I know making sense isn’t possible. Cancer defies logic. It’s a shit like that. What I can do though is talk about how we connected over music. I like telling music stories. They help me work through most things. They won’t help this time but I’m going to tell them anyway.
Caroline was five years older than me. Her musical epiphanies happened in the 1980s. She had a tiny record player in her room. It had foldable legs and a brown veneer finish. She inherited it from my mum and dad. It was my first record player too, given to me when Caroline bought her first hi-fi with her Boots staff discount when she was fifteen. She bought seven-inch singles in Woolworths. I was often with her when she did this. She bought ‘Green Door’ by Shakin’ Stevens with a record token and quickly grew to hate it. She bought everything by Duran Duran, Frankie Goes to Hollywood, Spandeau Ballet and Erasure. Her copy of ‘Gold’ came with a scratch that made the ‘prison wall’ line repeat. It became a running joke in our house. My mum still calls it the ‘prison wall’ song.
None of these bands came close to her one true love though. George Michael and Andrew Ridgely were everything to her. Wham organised her life. Being the awkward bugger she was, she always preferred Andrew. She listened to them endlessly. She carried this on with George’s solo stuff. ‘Careless Whisper’ still makes me think of her. We both used to laugh at the idea of ‘guilty feet’ having to face a judge and jury.

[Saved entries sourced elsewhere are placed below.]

File: src/rtl/branch_comparator_cmp_core.sv
// Combinational operand comparator.
// Ports:
//   op_a, op_b : XLEN-bit operands (rs1, rs2)
//   flags      : eq, signed less-than, unsigned less-than of op_a vs op_b
module branch_cmp_core
    import branch_comparator_pkg::*;
#(
    parameter int unsigned XLEN = XLEN_DEF
) (
    input  logic [XLEN-1:0] op_a,
    input  logic [XLEN-1:0] op_b,
    output cmp_flags_t      flags
);

    // Full-width compares; the MSB acts as sign bit for the signed one
    always_comb begin
        flags     = '0;
        flags.eq  = (op_a == op_b);
        flags.lt  = ($signed(op_a) < $signed(op_b));
        flags.ltu = (op_a < op_b);
    end

endmodule : branch_cmp_core
File: src/flat_wrapper.sv
// flat-port wrapper written by rule: the top's interface ports become plain ports
module rgbstr_timing_gen_flat import rgbstr_pkg::*;
#(
    parameter int H_VIS  = DEF_H_VIS,
    parameter int H_FP   = DEF_H_FP,
    parameter int H_SYNC = DEF_H_SYNC,
    parameter int H_BP   = DEF_H_BP,
    parameter int V_VIS  = DEF_V_VIS,
    parameter int V_FP   = DEF_V_FP,
    parameter int V_SYNC = DEF_V_SYNC,
    parameter int V_BP   = DEF_V_BP,
    parameter bit HS_POL = 1'b0,
    parameter bit VS_POL = 1'b0
)
  (px_clk, rst_n, bus_en, bus_bg_color, bus_RGBStr_o, bus_line_start, bus_frame_start);
  rgbstr_timing_gen_if bus_i ();
  input  logic px_clk;
  input  logic rst_n;
  input wire logic [$bits(bus_i.en)-1:0] bus_en;
  input wire logic [$bits(bus_i.bg_color)-1:0] bus_bg_color;
  output wire logic [$bits(bus_i.RGBStr_o)-1:0] bus_RGBStr_o;
  output wire logic [$bits(bus_i.line_start)-1:0] bus_line_start;
  output wire logic [$bits(bus_i.frame_start)-1:0] bus_frame_start;
  assign bus_i.en = bus_en;
  assign bus_i.bg_color = bus_bg_color;
  assign bus_RGBStr_o = bus_i.RGBStr_o;
  assign bus_line_start = bus_i.line_start;
  assign bus_frame_start = bus_i.frame_start;
  rgbstr_timing_gen #(.H_VIS(H_VIS), .H_FP(H_FP), .H_SYNC(H_SYNC), .H_BP(H_BP), .V_VIS(V_VIS), .V_FP(V_FP), .V_SYNC(V_SYNC), .V_BP(V_BP), .HS_POL(HS_POL), .VS_POL(VS_POL)) u_core (.px_clk(px_clk), .rst_n(rst_n), .bus(bus_i));
endmodule
File: config.mk
export PLATFORM = sky130hd
export DESIGN_NAME = rgbstr_timing_gen_flat
export DESIGN_NICKNAME = d
export VERILOG_FILES = /design/src/rtl/rgbstr_pkg.sv /design/src/rtl/rgbstr_timing_gen_if.sv /design/src/rtl/rgbstr_timing_gen_wrap_counter.sv /design/src/rtl/rgbstr_timing_gen.sv /design/src/flat_wrapper.sv
export SDC_FILE = /design/constraint.sdc
export NUM_CORES = 1
export LEC_CHECK = 0
export CAP_MARGIN = 5
export CORE_AREA = 2 2 65 67
export CTS_CLUSTER_SIZE = 10
export DETAILED_ROUTE_END_ITERATION = 12
export DIE_AREA = 0 0 67 69
export PLACE_DENSITY_LB_ADDON = 0.15
export SYNTH_ARGS = -nofsm -noshare
export SYNTH_HDL_FRONTEND = slang
export SYNTH_SLANG_ARGS = --single-unit
File: constraint.sdc
create_clock -name px_clk -period 5.1 [get_ports px_clk]
set_input_delay 1.275 -clock px_clk [delete_from_list [all_inputs] [get_ports px_clk]]
set_output_delay 1.275 -clock px_clk [all_outputs]
set_load 0.05 [all_outputs]
File: config.mk
export PLATFORM = sky130hd
export DESIGN_NAME = seq_div16
export DESIGN_NICKNAME = d
export VERILOG_FILES = /design/src/rtl/div_pkg.sv /design/src/rtl/div_trial_sub.sv /design/src/rtl/seq_div16.sv
export SDC_FILE = /design/constraint.sdc
export NUM_CORES = 1
export LEC_CHECK = 0
export CORE_MARGIN = 4
export CORE_UTILIZATION = 40
export DETAILED_ROUTE_END_ITERATION = 8
export PLACE_DENSITY = 0.64
export REMOVE_ABC_BUFFERS = 1
export SETUP_SLACK_MARGIN = 0.2
export SYNTH_ARGS = -nofsm -noshare
export SYNTH_HDL_FRONTEND = slang
export SYNTH_SLANG_ARGS = --single-unit
File: constraint.sdc
create_clock -name clk -period 5.55 [get_ports clk]
set_clock_uncertainty 0.05 [all_clocks]
set_input_delay 1.11 -clock clk [delete_from_list [all_inputs] [get_ports clk]]
set_output_delay 1.11 -clock clk [all_outputs]
set_load 0.05 [all_outputs]
File: src/rtl/div_pkg.sv
// Shared constants, FSM encoding and helpers for the sequential 16-bit divider.
package div_pkg;

  localparam int unsigned ITERS = 16;

  localparam logic [15:0] SAT_MAX = 16'h7FFF;
  localparam logic [15:0] SAT_MIN = 16'h8000;
  localparam logic [15:0] UMAX    = 16'hFFFF;

  typedef enum logic [2:0] {
    StIdle,
    StPrep,
    StIter,
    StFix,
    StDone
  } div_state_e;

  // Two's-complement negate when neg is set, pass through otherwise.
  function automatic logic [15:0] neg_if(input logic [15:0] v, input logic neg);
    return neg ? (~v + 16'd1) : v;
  endfunction

endpackage

File: src/rtl/div_trial_sub.sv
// Trial subtractor for one restoring-division step: diff = a - b, borrow when a < b.
module div_trial_sub #(
  parameter int unsigned WIDTH = 17
) (
  input  logic [WIDTH-1:0] a,
  input  logic [WIDTH-1:0] b,
  output logic [WIDTH-1:0] diff,
  output logic             borrow
);

  // Extend by one bit so the top bit of the result is the borrow out.
  always_comb begin
    {borrow, diff} = {1'b0, a} - {1'b0, b};
  end

endmodule

File: src/rtl/seq_div16.sv
// Sequential 16-bit restoring divider, signed or unsigned, one quotient bit per cycle.
// Fixed latency: PREP, ITERS x ITER, FIX, DONE regardless of operands.
module seq_div16
  import div_pkg::*;
#(
  parameter int unsigned ITERS = div_pkg::ITERS
) (
  input  logic        clk,
  input  logic        rst,
  input  logic        start,
  input  logic        is_signed,
  input  logic [15:0] dividend,
  input  logic [15:0] divisor,
  output logic        busy,
  output logic        done,
  output logic [15:0] quotient,
  output logic [15:0] remainder,
  output logic        N,
  output logic        Z,
  output logic        V,
  output logic        div_by_zero
);

  localparam logic [4:0] LastIter = 5'(ITERS - 1);

  div_state_e state_q, state_d;

  // Raw operands captured with start.
  logic        sgn_q;
  logic [15:0] dvd_q, dvs_q;

  // Working registers.
  logic [15:0] bmag_q;
  logic        qneg_q, rneg_q;
  logic [15:0] rem_q, quo_q;
  logic [4:0]  cnt_q;

  // Result registers.
  logic [15:0] quo_res_q, rem_res_q;
  logic        n_q, z_q, v_q, dbz_q;

  // Operand magnitudes for PREP.
  logic        dvd_neg, dvs_neg;
  logic [15:0] amag, bmag;

  // Restoring step.
  logic [16:0] trial_diff;
  logic        trial_borrow;
  logic [15:0] rem_step, quo_step;
  logic        unused_diff_msb;

  // FIX-stage results.
  logic [15:0] fix_q, fix_r;
  logic        fix_v, fix_dbz, fix_n, fix_z;

  // State register.
  always_ff @(posedge clk or posedge rst) begin
    if (rst) begin
      state_q <= StIdle;
    end else begin
      state_q <= state_d;
    end
  end

  // Next-state logic; start is only honoured in IDLE.
  always_comb begin
    state_d = state_q;
    unique case (state_q)
      StIdle:  if (start) state_d = StPrep;
      StPrep:  state_d = StIter;
      StIter:  if (cnt_q == LastIter) state_d = StFix;
      StFix:   state_d = StDone;
      StDone:  state_d = StIdle;
      default: state_d = StIdle;
    endcase
  end

  // Status outputs decoded from the state.
  always_comb begin
    busy = 1'b0;
    done = 1'b0;
    unique case (state_q)
      StPrep, StIter, StFix: busy = 1'b1;
      StDone:                done = 1'b1;
      default:               ;
    endcase
  end

  // Magnitudes and signs derived from the captured operands.
  always_comb begin
    dvd_neg = sgn_q & dvd_q[15];
    dvs_neg = sgn_q & dvs_q[15];
    amag    = neg_if(dvd_q, dvd_neg);
    bmag    = neg_if(dvs_q, dvs_neg);
  end

  div_trial_sub #(
    .WIDTH(17)
  ) u_trial (
    .a      ({rem_q, quo_q[15]}),
    .b      ({1'b0, bmag_q}),
    .diff   (trial_diff),
    .borrow (trial_borrow)
  );

  // Restore on borrow; the kept difference is always below the divisor so fits 16 bits.
  always_comb begin
    unused_diff_msb = trial_diff[16];
    rem_step        = trial_borrow ? {rem_q[14:0], quo_q[15]} : trial_diff[15:0];
    quo_step        = {quo_q[14:0], ~trial_borrow};
  end

  // Operand capture on an accepted start.
  always_ff @(posedge clk or posedge rst) begin
    if (rst) begin
      sgn_q <= 1'b0;
      dvd_q <= '0;
      dvs_q <= '0;
    end else if (state_q == StIdle && start) begin
      sgn_q <= is_signed;
      dvd_q <= dividend;
      dvs_q <= divisor;
    end
  end

  // Iteration datapath: PREP loads magnitudes, ITER shifts and subtracts.
  always_ff @(posedge clk or posedge rst) begin
    if (rst) begin
      bmag_q <= '0;
      qneg_q <= 1'b0;
      rneg_q <= 1'b0;
      rem_q  <= '0;
      quo_q  <= '0;
      cnt_q  <= '0;
    end else if (state_q == StPrep) begin
      bmag_q <= bmag;
      qneg_q <= dvd_neg ^ dvs_neg;
      rneg_q <= dvd_neg;
      rem_q  <= '0;
      quo_q  <= amag;
      cnt_q  <= '0;
    end else if (state_q == StIter) begin
      rem_q <= rem_step;
      quo_q <= quo_step;
      // Hold at the final count rather than wrapping.
      if (cnt_q != LastIter) cnt_q <= cnt_q + 5'd1;
    end
  end

  // Sign fix-up, saturation and divide-by-zero overrides.
  always_comb begin
    fix_q   = neg_if(quo_q, qneg_q);
    fix_r   = neg_if(rem_q, rneg_q);
    fix_v   = 1'b0;
    fix_dbz = 1'b0;
    if (dvs_q == 16'h0000) begin
      fix_dbz = 1'b1;
      fix_v   = 1'b1;
      fix_r   = dvd_q;
      if (!sgn_q)        fix_q = UMAX;
      else if (dvd_q[15]) fix_q = SAT_MIN;
      else                fix_q = SAT_MAX;
    end else if (sgn_q && !qneg_q && quo_q[15]) begin
      // Only the most-negative / -1 case lands here.
      fix_q = SAT_MAX;
      fix_v = 1'b1;
    end
    fix_n = sgn_q & fix_q[15];
    fix_z = (fix_q == 16'h0000);
  end

  // Results change only on the FIX->DONE edge.
  always_ff @(posedge clk or posedge rst) begin
    if (rst) begin
      quo_res_q <= '0;
      rem_res_q <= '0;
      n_q       <= 1'b0;
      z_q       <= 1'b1;
      v_q       <= 1'b0;
      dbz_q     <= 1'b0;
    end else if (state_q == StFix) begin
      quo_res_q <= fix_q;
      rem_res_q <= fix_r;
      n_q       <= fix_n;
      z_q       <= fix_z;
      v_q       <= fix_v;
      dbz_q     <= fix_dbz;
    end
  end

  assign quotient    = quo_res_q;
  assign remainder   = rem_res_q;
  assign N           = n_q;
  assign Z           = z_q;
  assign V           = v_q;
  assign div_by_zero = dbz_q;

endmodule

==> results of run 1 <==
## final cells by class
| type | count | area share |
|---|---|---|
| Inverter | 35 | 0.0149 |
| Tap cell | 229 | 0.0318 |
| Multi-Input combinational cell | 624 | 0.442 |
| Clock inverter | 11 | 0.0210 |
| Clock buffer | 20 | 0.0496 |
| Sequential cell | 127 | 0.353 |
| Timing Repair Buffer | 82 | 0.0886 |
## metrics by stage
step,cell area [µm²],hold slack [ns],utilization,instances,setup WS [ns]
final,9010,0.421,0.495,1128,2.44
after global routing,9010,0.449,0.495,1128,2.39
after CTS,9010,0.427,0.495,1128,2.43
after floorplan,7280,0.400,-,786,0.193
after global placement,8380,0.406,0.460,1097,2.75
after detailed placement,8380,0.414,0.460,1097,2.74
## worst register-to-register path, delay by kind of cell (launching register included)
kind	cells	cell delay, ns
compound gates	3	0.56
buf+inv	1	0.30
simple gates	3	1.08
flops	1	0.77
## cell families (layout without fill, tap and decap cells)
logic type	count (synthesis)	after routing	share of synthesized area
flops	127	127	0.424
buf+inv	81	148	0.0467
simple gates	283	283	0.174
fa+ha+maj	23	23	0.0394
compound gates	203	203	0.169
mux	51	51	0.0726
xor+xnor	64	64	0.0748
## layer usage
layer  wire length, µm  vias up  GRT usage
met2              8050      160      0.264
met3               928       25     0.0359
met1              9180     2967      0.259
li1                  -     3035          -
met4               381        0     0.0713
met5                 0        -          0
## flip-flops by register name, summed over array words and instances (netlist names), 3 cells and up
signal and count:
state_q 3, cnt_q 5, dvd_q 16, bmag_q 16
remainder 16, quotient 16, rem_q 16, quo_q 16
dvs_q 16
## synthesized netlist by cell type, drive strengths merged, types with 6 or more instances
| cell | count | area (µm²) |
|---|---|---|
| a21oi | 31 | 155 |
| a31oi | 18 | 113 |
| a32oi | 6 | 52.6 |
| and2 | 6 | 38.8 |
| buf | 8 | 66.3 |
| clkbuf | 37 | 143 |
| dfrtp | 126 | 3150 |
| ha | 22 | 275 |
| inv | 34 | 128 |
| mux2 | 27 | 304 |
| mux2i | 24 | 240 |
| nand2 | 135 | 507 |
| nand3 | 10 | 50.1 |
| nand4 | 7 | 43.8 |
| nor2 | 65 | 244 |
| nor3 | 9 | 50.1 |
| nor4 | 9 | 62.6 |
| o21ai | 95 | 479 |
| o31ai | 12 | 100 |
| o41ai | 7 | 80.1 |
| or3 | 10 | 72.6 |
| xnor2 | 37 | 324 |
| xor2 | 27 | 236 |
## power groups by stage
stage | Combinational, mW | Sequential, mW | Clock [mW]
floorplan | 2.17 | 2.13 | 0
global placement | 3.31 | 1.90 | 0
detailed placement | 3.36 | 1.91 | 0
CTS | 3.38 | 1.90 | 1.23
global route | 3.73 | 1.98 | 1.27
finish | 3.37 | 1.91 | 1.21
## worst paths after layout
path,end,cells past startpoint,slack (ns),start
hold / removal,quotient[1]$_DFFE_PP0P_,2,0.42,quotient[1]$_DFFE_PP0P_
setup reg to reg,Z$_DFFE_PP1P_,7,2.72,qneg_q$_DFFE_PP0P_
setup / recovery,done,3,2.44,state_q[1]$_DFFE_PP0P_
min in group asynchronous,dvs_q[7]$_DFFE_PP0P_,2,1.01,rst
max in group asynchronous,bmag_q[2]$_DFFE_PP0P_,3,3.41,rst
hold reg to reg,quotient[1]$_DFFE_PP0P_,2,0.42,quotient[1]$_DFFE_PP0P_
==> reports/qor_table.md, run 1 <==
| Item | Value |
| --- | --- |
| Share of the clock period used by the worst path | 0.560 |
| Buffer and inverter count on the worst path | 1 |
| Max-cap violations | 0 |
| Area of the multi-input gates | 0.00398 mm² |
| All-layer global routing usage | 0.179 |
| Most frequent standard cell in the layout excluding fill and tap cells | nand2_1 |
| Iteration count of the initial detailed-routing pass | 8 |
| CTS tree | built |
| Achievable clock frequency | 322 MHz |
| Overall power of the completed layout | 6.48 mW |
| Commonest cells after routing, fill and taps aside | nand2_1, dfrtp_1, o21ai_0 |
| Iteration-0 DRC Markers | 519 |
| Die width | 145 µm |
| Initial Util | 0.412 |
| Final weighted congestion in routability-driven placement | 0.857 |
| Total count of max-transition violations in the final report | 0 |
| Leakage | 3.90 nW |
| Diodes inserted | 0 |
| Proportion of layout cells with a drive suffix above 1 | 0.0934 |
| FP Rows | 49 |
| Total DRC errors in the routed layout | 0 |
| Largest net degree at the start of global routing | 61 |
| Worst Path Class, Setup | flop to output port |
| Overflow left after global routing | 0 |
| Bufs on Longest Clock Path | 2 |
| Startpoint Class | flop |
| FF/Latch Area | 0.00318 mm² |
| Area added between synthesis and finish | 20.2% |
| Via count of the first global-routing pass | 5975 |
| Clock-pin transition on the worst setup and hold timing paths | 0.06 ns |
| Data required, critical path | 4.39 ns |
| Detailed-route vias per instance | 5.48 |
| Clock latency at the later pin of the worst-skew pair | 0.43 ns |
| Crit. End Element | output port |
| Wire length of the first global-routing pass | 30600 µm |
| Clock period minus final worst setup slack | 3.11 ns |
| Signal arrival time at the worst endpoint | 1.95 ns |
| Post-cts repair resize count | 0 |
| Total length of routed wires | 18500 µm |
| Power per standard cell area | 719 mW/mm² |
| Ports | 74 |
| DIE HEIGHT | 145 µm |
| Switching share of power | 0.452 |
| Cell internal power dissipation | 3.55 mW |
| Worst-path cell chain | nor2_1 > and2_1 > clkdlybuf4s50_1 |
| Mapped Cells | 832 |
| Routed wirelength normalized by instance count | 16.4 µm |
| Final nets | 946 |
| Cell area after synthesis | 0.00750 mm² |
| Async S/R FF share, synth | 1.00 |
| Avg Synthesized Cell Area | 9.01 µm² |
| VDD IR-drop max | 0.370 mV |
| Clk root buf | clkbuf_16 |
| Ys Warns | 0 |
| Total die area | 0.0210 mm² |
| Setup fix buffers added after clock tree synthesis | 0 |
| Number of synthesized flops with an enable pin | 0 |
| Number of H-tree levels | 4 |
| Worst path slowest cell | clkdlybuf4s50_1 |
| Slowest stage delay, CP | 0.79 ns |
| Switching power | 2.93 mW |
| Most used DFF post-synth | dfrtp_1 |
| Final number of setup-violating endpoints | 0 |
| Final Hold Viols | 0 |
| Relative slew slack | 0.241 |
| Portion of total power attributed to sequential cells | 0.294 |
| Placed wire-length estimate after detailed placement | 13200 µm |
| Number of I/O port buffers | 73 |
| Count of hold buffers inserted by post-cts repair | 0 |
| Largest fanout of any net on the critical path | 8 |
| Setup TNS | 0 ns |
| Worst path top cell family by delay | buffers and inverters |
| Clock network fraction of design power | 0.187 |
| Clock net sink count | 127 |
| Fraction of power consumed by combinational cells | 0.519 |
| Unrepaired setup endpoints after global routing | no |
| Run status | complete, no violations |
| Area inside the core boundary | 0.0182 mm² |
| Initial antenna violation count | 0 |
| Seq/Total Area, Yosys | 0.424 |
| Actual slew at the worst max-slew pin | 1.14 ns |
| Filler cell count in the final layout | 1708 |
| Distinct cell type count of the synthesized netlist | 72 |
| Number of synthesized register bits | 127 |
| Antenna viol nets, final | 0 |
| Clock buffer count from CTS | 17 |
| Classification of the worst-slack hold path | flop to flop |
| Total number of vias | 6187 |
Power figures use the tool's default switching activity.
==> run 2, diff against run 1 <==
Settings changed: PLACE_DENSITY 0.64 to 0.67.
Clock period 5.55 ns to 2.7 ns, I/O delays scaled along.
==> run 2 against run 1 <==
Final area up 5.3%; sequential power increased by 98%; hold slack lost 0.15 ns; clock power rose by 110%; global-route usage is 0.86 points higher; core utilization up 2.6 points; total power increased by 120%; highest routed layer unchanged.
==> reports/qor_table.md, run 2 (synthesis gave the netlist of run 1 again) <==
| Item | Value | vs previous |
| --- | --- | --- |
| Run status | complete, no violations |  |
| Total length of routed wires | 19700 µm | +6.3% |
| Detailed-route vias per instance | 5.50 | +0.27% |
| Clock latency at the later pin of the worst-skew pair | 0.42 ns | about the same |
| Initial antenna violation count | 0 | unchanged |
| Antenna viol nets, final | 0 | unchanged |
| All-layer global routing usage | 0.187 | +0.00860 |
| Clock period minus final worst setup slack | 2.56 ns |  |
| Fraction of power consumed by combinational cells | 0.559 | +0.040 |
| Classification of the worst-slack hold path | input port to async pin |  |
| VDD IR-drop max | 0.628 mV | +70% |
| Achievable clock frequency | 390 MHz |  |
| Final weighted congestion in routability-driven placement | 0.889 | +3.8% |
| Total number of vias | 6396 | +3.4% |
| Worst path top cell family by delay | simple AND/OR/NAND/NOR gates |  |
| Number of I/O port buffers | 73 | unchanged |
| Clock-pin transition on the worst setup and hold timing paths | 0.06 ns | about the same |
| Iteration-0 DRC Markers | 485 | -6.6% |
| Data required, critical path | 2.99 ns | -1.40 ns |
| Ports | 74 | unchanged |
| Placed wire-length estimate after detailed placement | 13500 µm | +2.2% |
| FP Rows | 49 | unchanged |
| Diodes inserted | 0 | unchanged |
| Fin area | 0.00949 mm² | +5.3% |
| Via count of the first global-routing pass | 6362 | +6.5% |
| Worst Hold Margin | 0.274 ns | -0.148 ns |
| Share of the clock period used by the worst path | 0.949 |  |
| Timing startpoint of the critical path | quo_q[0]$_DFFE_PP0N_ |  |
| Uppermost layer routed | met4 |  |
| Final core utilization | 0.521 | +0.0261 |
| Worst path slowest cell | or4_1 |  |
| Largest net degree at the start of global routing | 127 | +110% |
| Most frequent standard cell in the layout excluding fill and tap cells | nand2_1 |  |
| Die width | 145 µm | unchanged |
| Proportion of layout cells with a drive suffix above 1 | 0.160 | +0.0661 |
| Final Hold Viols | 0 | unchanged |
| Overall power of the completed layout | 14.3 mW | +120% |
| Initial Util | 0.412 | unchanged |
| Wire length of the first global-routing pass | 32400 µm | +5.7% |
| Buffer and inverter count on the worst path | 2 | +1 |
| Leakage | 4.11 nW | +5.4% |
| Cell internal power dissipation | 7.80 mW | +120% |
| Slowest stage delay, CP | 0.51 ns | -0.28 ns |
| Critical R2R Launch | quo_q[0]$_DFFE_PP0N_ |  |
| Count of hold buffers inserted by post-cts repair | 0 | unchanged |
| Placed inst area | 0.00859 mm² | +2.5% |
| Startpoint Class | flop |  |
| Commonest cells after routing, fill and taps aside | nand2_1, dfrtp_1, o21ai_0 |  |
| Clock buffer count from CTS | 17 | unchanged |
| Crit. End Element | flop |  |
| Wire length on met1 | 9460 µm | +3.0% |
| Power per standard cell area | 1500 mW/mm² | +110% |
| Number of H-tree levels | 4 | unchanged |
| Total DRC errors in the routed layout | 0 | unchanged |
| Worst-path cell chain | inv_1 > ha_2 > inv_2 > or4_1 > a31o_1 > or4_4 > o21ai_1 > nand4_1 > o31ai_2 |  |
| Area added between synthesis and finish | 26.6% |  |
| Iteration count of the initial detailed-routing pass | 5 | -3 |
| DIE HEIGHT | 145 µm | unchanged |
| Actual slew at the worst max-slew pin | 1.10 ns | -0.0346 ns |
| Clock net sink count | 127 | unchanged |
| Total die area | 0.0210 mm² | unchanged |
| Clk root buf | clkbuf_16 |  |
| Clock network fraction of design power | 0.175 | -0.012 |
| Largest fanout of any net on the critical path | 4 | -4 |
| Routed wirelength normalized by instance count | 16.9 µm | +3.1% |
| Bufs on Longest Clock Path | 2 | unchanged |
| Routed wire length on met3 | 1060 µm | +14% |
| Met2 WL | 8810 µm | +9.4% |
| Max-cap violations | 0 | unchanged |
| Total count of max-transition violations in the final report | 0 | unchanged |
| Signal arrival time at the worst endpoint | 2.85 ns | +0.90 ns |
| CTS tree | built |  |
| Switching power | 6.47 mW | +120% |
| Worst Path Class, Setup | flop to flop |  |
| Relative slew slack | 0.266 | +0.0249 |
| Overflow left after global routing | 0 | unchanged |
| Area inside the core boundary | 0.0182 mm² | unchanged |
| Final number of setup-violating endpoints | 0 | unchanged |
| Switching share of power | 0.454 | +0.00198 |
| Unrepaired setup endpoints after global routing | yes |  |
| Portion of total power attributed to sequential cells | 0.266 | -0.028 |
| Final nets | 980 | +3.6% |
-- run 2: final cells by class --
cell class	count	area (µm²)
Sequential cell	127	3180
Multi-Input combinational cell	624	4150
Clock buffer	19	453
Inverter	35	134
Clock inverter	13	186
Tap cell	229	287
Fill cell	1677	8720
Timing Repair Buffer	116	1100
-- run 2: what timing repair did --
item,CTS,global route
cloned,1,0
pin swaps,7,13
setup endpoints to repair,18,24
setup buffers,8,2
gates resized for setup,17,27
-- run 2: path summary, 6_finish.rpt --
| kind | to | depth (start not counted) | slack [ns] |
|---|---|---|---|
| hold reg to reg | quotient[5]$_DFFE_PP0P_ | 2 | 0.41 |
| max in group asynchronous | sgn_q$_DFFE_PP0P_ | 3 | 1.49 |
| hold / removal | remainder[11]$_DFFE_PP0P_ | 2 | 0.27 |
| setup reg to reg | Z$_DFFE_PP1P_ | 9 | 0.14 |
| setup / recovery | Z$_DFFE_PP1P_ | 9 | 0.14 |
| min in group clk | quotient[5]$_DFFE_PP0P_ | 2 | 0.41 |
-- run 2: layer usage --
| layer | vias up | GRT usage |
|---|---|---|
| met1 | 3087 | 0.267 |
| met5 | - | 0 |
| met3 | 25 | 0.0440 |
| li1 | 3106 | - |
| met2 | 178 | 0.283 |
| met4 | 0 | 0.0618 |
-- run 2: stage by stage --
stage	setup slack, ns	TNS, ns	instances
6_report	0.139	0	1163
5_1_grt	0.0201	0	1163
4_1_cts	0.181	0	1161
3_5_place_dp	0.0227	0	1120
3_3_place_gp	0.131	0	1120
2_1_floorplan	-2.09	-247.28	786
-- run 2: power groups by stage --
stage                     clock network (mW)  logic, mW  registers (mW)
after floorplan                            0       4.46            4.38
after global placement                     0       7.25            3.76
after detailed placement                   0       7.33            3.77
after CTS                               2.53       7.66            3.76
after global routing                    2.63       8.74            3.93
final                                   2.49       7.98            3.79
==> run 3, diff against run 2 <==
Settings changed: CTS_BUF_LIST set to sky130_fd_sc_hd__clkbuf_8 sky130_fd_sc_hd__clkbuf_16.
==> results of run 3 <==
Same layout as run 2: the final DEF is identical, and so are final timing and power.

We didn’t have much musical common ground. Pre-teen me liked Madonna, Five Star and Kylie. Teen me saw the start of life as a music snob. This sort of thing was something Caroline never tolerated. She hated judgement of any kind. She liked what she liked and wore it with pride. We both liked Depeche Mode I suppose. Bon Jovi too, although her joyously and me secretly. Our musical differences came to the fore in my mum’s car on the way to school. I wanted my tapes to play, she wanted hers. I wanted Happy Mondays, she did not. (This was never an issue in the longer holiday drives in my dad’s car as the choice there was ‘Movie War Themes’ or silence). My mum used to put up with this for so long. If it got out of hand she would intervene and make sure that Terry Wogan soundtracked the morning.
Despite all these differences, and against her better judgement I’m sure, Caroline took me to my first proper gig. She was at university in Nottingham by then, becoming the amazing doctor she would be. I went to see her there a few times. What a different world. Bars, cool older kids, halls, my sister’s pretty friends. I loved it and it made me certain I wanted to go on to uni when it was my turn. About the fourth time I went she had a surprise for me. She’d bought us tickets to see Transvision Vamp. Like so many boys my age, Wendy James was a big deal for me. I had Pop Art and Velveteen and played them endlessly. They were my first choice in the car tape battles. I was in love with Wendy of course but I also loved the band. Aside from the radio friendly singles, they made filthy punk pop that referenced Blondie, the Velvet Underground, the Primitives and the Stooges. The lyrics were grandiose and chock full of mid-twentieth century pop culture. The sleeve art for Velveteen had pictures of icons like Marilyn and Jimmy Dean scattered around and old Dylan LPs piled up next to well-chosen bits of cult literature.
Seeing them live, or anyone live for that matter, was a far-off fantasy for me at 14. But Caroline took me, her spotty little twat of a brother, to see Transvision Vamp in the Nottingham Royal Court. They were marvellous. It was marvellous. I never stopped going to gigs.
Thanks, Sis.
When we got older, we talked about music less and laughed about how funny our dogs are instead. We agreed on that much more.